RECORDED DATA
┌──

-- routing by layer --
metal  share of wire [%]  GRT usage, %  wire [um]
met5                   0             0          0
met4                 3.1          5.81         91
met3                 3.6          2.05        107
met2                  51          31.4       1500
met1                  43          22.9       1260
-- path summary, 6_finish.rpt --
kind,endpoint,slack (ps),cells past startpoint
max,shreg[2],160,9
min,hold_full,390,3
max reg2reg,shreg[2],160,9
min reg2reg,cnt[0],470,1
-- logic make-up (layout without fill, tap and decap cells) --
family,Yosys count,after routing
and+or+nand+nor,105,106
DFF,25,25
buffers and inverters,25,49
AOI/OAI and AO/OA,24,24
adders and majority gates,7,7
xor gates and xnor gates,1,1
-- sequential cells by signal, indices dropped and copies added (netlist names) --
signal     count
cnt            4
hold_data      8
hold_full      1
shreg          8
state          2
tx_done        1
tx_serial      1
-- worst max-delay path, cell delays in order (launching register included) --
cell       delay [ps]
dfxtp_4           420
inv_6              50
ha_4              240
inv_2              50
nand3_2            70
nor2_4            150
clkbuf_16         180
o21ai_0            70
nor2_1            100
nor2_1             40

└──
┌──

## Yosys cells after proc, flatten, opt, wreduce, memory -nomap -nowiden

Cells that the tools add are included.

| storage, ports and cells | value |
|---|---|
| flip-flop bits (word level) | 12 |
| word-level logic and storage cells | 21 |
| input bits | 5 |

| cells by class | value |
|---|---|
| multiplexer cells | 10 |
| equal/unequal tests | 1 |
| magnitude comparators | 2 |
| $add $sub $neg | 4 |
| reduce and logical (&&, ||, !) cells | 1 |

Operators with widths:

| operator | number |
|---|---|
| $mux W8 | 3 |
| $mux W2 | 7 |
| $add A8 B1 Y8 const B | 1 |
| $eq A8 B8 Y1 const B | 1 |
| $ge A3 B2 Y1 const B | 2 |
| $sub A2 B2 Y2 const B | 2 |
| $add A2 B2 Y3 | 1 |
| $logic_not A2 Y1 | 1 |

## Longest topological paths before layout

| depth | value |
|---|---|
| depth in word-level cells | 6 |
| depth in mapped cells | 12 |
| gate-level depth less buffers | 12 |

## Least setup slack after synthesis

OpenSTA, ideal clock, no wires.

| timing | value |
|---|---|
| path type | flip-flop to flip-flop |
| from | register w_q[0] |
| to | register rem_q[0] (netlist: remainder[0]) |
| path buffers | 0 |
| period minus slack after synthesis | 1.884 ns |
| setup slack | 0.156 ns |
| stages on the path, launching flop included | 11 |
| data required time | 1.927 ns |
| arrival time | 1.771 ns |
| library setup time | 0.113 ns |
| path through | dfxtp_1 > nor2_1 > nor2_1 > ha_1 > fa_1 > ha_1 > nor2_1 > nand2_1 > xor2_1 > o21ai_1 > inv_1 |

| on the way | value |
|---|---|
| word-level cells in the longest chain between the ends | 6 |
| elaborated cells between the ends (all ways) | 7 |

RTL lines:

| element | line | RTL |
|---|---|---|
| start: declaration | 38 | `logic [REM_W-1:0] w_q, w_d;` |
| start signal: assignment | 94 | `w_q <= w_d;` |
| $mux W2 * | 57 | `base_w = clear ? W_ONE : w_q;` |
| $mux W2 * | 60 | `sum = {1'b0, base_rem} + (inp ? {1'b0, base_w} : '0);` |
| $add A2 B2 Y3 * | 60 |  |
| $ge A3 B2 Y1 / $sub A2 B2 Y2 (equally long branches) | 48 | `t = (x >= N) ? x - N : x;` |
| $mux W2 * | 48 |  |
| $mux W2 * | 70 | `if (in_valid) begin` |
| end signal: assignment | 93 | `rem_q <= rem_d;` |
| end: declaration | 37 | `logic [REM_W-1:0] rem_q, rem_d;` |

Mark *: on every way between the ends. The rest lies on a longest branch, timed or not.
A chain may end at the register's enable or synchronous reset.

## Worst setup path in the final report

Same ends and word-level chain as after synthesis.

└──
┌──

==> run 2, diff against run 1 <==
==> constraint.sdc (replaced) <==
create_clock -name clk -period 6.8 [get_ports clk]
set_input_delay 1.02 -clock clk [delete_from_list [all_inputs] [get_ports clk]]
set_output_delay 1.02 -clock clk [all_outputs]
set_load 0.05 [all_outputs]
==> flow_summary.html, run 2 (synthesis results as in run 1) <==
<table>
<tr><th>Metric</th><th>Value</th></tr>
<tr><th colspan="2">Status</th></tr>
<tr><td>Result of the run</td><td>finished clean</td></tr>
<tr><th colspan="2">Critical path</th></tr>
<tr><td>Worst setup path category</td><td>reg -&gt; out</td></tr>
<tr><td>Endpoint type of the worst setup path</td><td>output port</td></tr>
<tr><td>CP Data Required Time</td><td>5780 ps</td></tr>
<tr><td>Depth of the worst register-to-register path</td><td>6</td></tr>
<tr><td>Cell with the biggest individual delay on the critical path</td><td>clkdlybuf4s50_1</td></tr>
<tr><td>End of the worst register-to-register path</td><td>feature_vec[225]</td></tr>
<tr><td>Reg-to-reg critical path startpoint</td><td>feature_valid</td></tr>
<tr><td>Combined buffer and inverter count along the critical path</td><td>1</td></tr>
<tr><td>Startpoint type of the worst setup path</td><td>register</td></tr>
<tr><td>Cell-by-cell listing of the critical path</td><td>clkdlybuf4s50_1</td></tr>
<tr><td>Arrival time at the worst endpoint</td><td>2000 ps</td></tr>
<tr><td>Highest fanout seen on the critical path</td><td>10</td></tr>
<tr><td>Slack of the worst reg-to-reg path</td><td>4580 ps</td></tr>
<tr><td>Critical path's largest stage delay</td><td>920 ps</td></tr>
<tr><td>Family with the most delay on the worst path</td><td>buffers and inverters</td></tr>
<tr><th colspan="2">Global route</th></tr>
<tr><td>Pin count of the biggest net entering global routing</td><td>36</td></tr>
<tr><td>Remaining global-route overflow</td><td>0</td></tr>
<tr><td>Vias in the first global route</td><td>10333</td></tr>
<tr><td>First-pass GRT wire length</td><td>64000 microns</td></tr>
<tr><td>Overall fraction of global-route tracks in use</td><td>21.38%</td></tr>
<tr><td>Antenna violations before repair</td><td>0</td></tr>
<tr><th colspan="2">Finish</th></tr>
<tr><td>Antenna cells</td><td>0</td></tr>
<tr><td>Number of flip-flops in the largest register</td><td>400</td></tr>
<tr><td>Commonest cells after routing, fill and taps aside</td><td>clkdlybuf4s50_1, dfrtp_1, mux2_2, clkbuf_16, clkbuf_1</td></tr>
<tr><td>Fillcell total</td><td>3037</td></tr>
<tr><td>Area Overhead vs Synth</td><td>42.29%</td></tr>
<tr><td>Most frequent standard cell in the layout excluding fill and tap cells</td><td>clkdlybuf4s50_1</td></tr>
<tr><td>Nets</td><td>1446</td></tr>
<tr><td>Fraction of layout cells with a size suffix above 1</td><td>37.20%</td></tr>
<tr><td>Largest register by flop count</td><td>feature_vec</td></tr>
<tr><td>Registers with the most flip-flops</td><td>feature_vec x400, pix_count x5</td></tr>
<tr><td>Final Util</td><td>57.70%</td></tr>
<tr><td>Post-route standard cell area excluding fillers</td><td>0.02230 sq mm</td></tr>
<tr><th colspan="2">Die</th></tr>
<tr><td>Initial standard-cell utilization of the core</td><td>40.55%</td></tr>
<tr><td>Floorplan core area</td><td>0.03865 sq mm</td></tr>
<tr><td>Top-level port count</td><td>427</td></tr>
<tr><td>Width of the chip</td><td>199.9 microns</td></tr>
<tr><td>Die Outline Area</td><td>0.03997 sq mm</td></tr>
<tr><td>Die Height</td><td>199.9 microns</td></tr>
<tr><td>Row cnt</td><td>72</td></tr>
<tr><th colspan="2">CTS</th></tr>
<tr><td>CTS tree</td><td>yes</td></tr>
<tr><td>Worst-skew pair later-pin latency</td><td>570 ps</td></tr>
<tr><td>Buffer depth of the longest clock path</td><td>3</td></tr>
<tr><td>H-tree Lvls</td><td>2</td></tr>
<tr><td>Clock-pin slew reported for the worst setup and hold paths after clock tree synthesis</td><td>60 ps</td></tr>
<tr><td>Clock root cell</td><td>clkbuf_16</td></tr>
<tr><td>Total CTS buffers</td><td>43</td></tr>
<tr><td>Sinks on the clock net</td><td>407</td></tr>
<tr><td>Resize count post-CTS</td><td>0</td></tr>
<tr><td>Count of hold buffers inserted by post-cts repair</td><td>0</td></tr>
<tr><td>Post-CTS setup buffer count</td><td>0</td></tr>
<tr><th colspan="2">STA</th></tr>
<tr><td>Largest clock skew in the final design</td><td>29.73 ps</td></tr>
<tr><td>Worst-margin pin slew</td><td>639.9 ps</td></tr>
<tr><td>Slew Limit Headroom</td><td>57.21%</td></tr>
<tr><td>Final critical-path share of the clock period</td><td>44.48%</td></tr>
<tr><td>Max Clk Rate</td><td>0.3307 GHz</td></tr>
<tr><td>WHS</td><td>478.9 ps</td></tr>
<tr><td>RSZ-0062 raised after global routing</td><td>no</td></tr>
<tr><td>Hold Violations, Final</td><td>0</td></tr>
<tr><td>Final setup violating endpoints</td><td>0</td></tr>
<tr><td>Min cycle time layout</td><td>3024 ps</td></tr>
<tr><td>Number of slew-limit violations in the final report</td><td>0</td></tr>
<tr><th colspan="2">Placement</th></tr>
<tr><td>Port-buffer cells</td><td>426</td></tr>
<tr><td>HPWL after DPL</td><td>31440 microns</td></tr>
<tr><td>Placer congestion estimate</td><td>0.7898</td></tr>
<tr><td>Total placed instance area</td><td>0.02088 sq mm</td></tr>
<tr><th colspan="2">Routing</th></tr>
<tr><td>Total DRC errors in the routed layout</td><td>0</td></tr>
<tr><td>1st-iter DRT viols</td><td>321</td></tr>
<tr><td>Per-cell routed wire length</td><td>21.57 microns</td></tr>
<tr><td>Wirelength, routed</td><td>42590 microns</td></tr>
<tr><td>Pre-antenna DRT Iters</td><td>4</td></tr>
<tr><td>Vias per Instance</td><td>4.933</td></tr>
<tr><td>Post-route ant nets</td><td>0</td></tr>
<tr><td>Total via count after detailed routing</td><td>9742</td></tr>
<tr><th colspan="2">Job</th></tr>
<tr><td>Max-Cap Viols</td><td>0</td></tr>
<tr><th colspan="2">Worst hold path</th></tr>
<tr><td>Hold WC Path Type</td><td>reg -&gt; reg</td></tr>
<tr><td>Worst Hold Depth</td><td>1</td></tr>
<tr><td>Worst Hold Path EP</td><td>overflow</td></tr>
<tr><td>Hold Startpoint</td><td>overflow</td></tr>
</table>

└──

PROMPT
The required answer is a single number: the count of lines in the entries that hold the string "assignment".

WRITTEN ANSWER
2